┌──

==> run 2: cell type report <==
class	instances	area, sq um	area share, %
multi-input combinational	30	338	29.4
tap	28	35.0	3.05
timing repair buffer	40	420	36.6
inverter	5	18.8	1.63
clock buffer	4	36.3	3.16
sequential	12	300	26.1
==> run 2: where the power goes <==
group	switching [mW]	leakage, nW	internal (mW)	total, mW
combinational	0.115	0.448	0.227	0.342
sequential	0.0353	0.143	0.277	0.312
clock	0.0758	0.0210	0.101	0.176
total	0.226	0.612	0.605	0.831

└──

(Required action) Repeat the whole listing above exactly.

(Solved exercise)
==> run 2: cell type report <==
class	instances	area, sq um	area share, %
multi-input combinational	30	338	29.4
tap	28	35.0	3.05
timing repair buffer	40	420	36.6
inverter	5	18.8	1.63
clock buffer	4	36.3	3.16
sequential	12	300	26.1
==> run 2: where the power goes <==
group	switching [mW]	leakage, nW	internal (mW)	total, mW
combinational	0.115	0.448	0.227	0.342
sequential	0.0353	0.143	0.277	0.312
clock	0.0758	0.0210	0.101	0.176
total	0.226	0.612	0.605	0.831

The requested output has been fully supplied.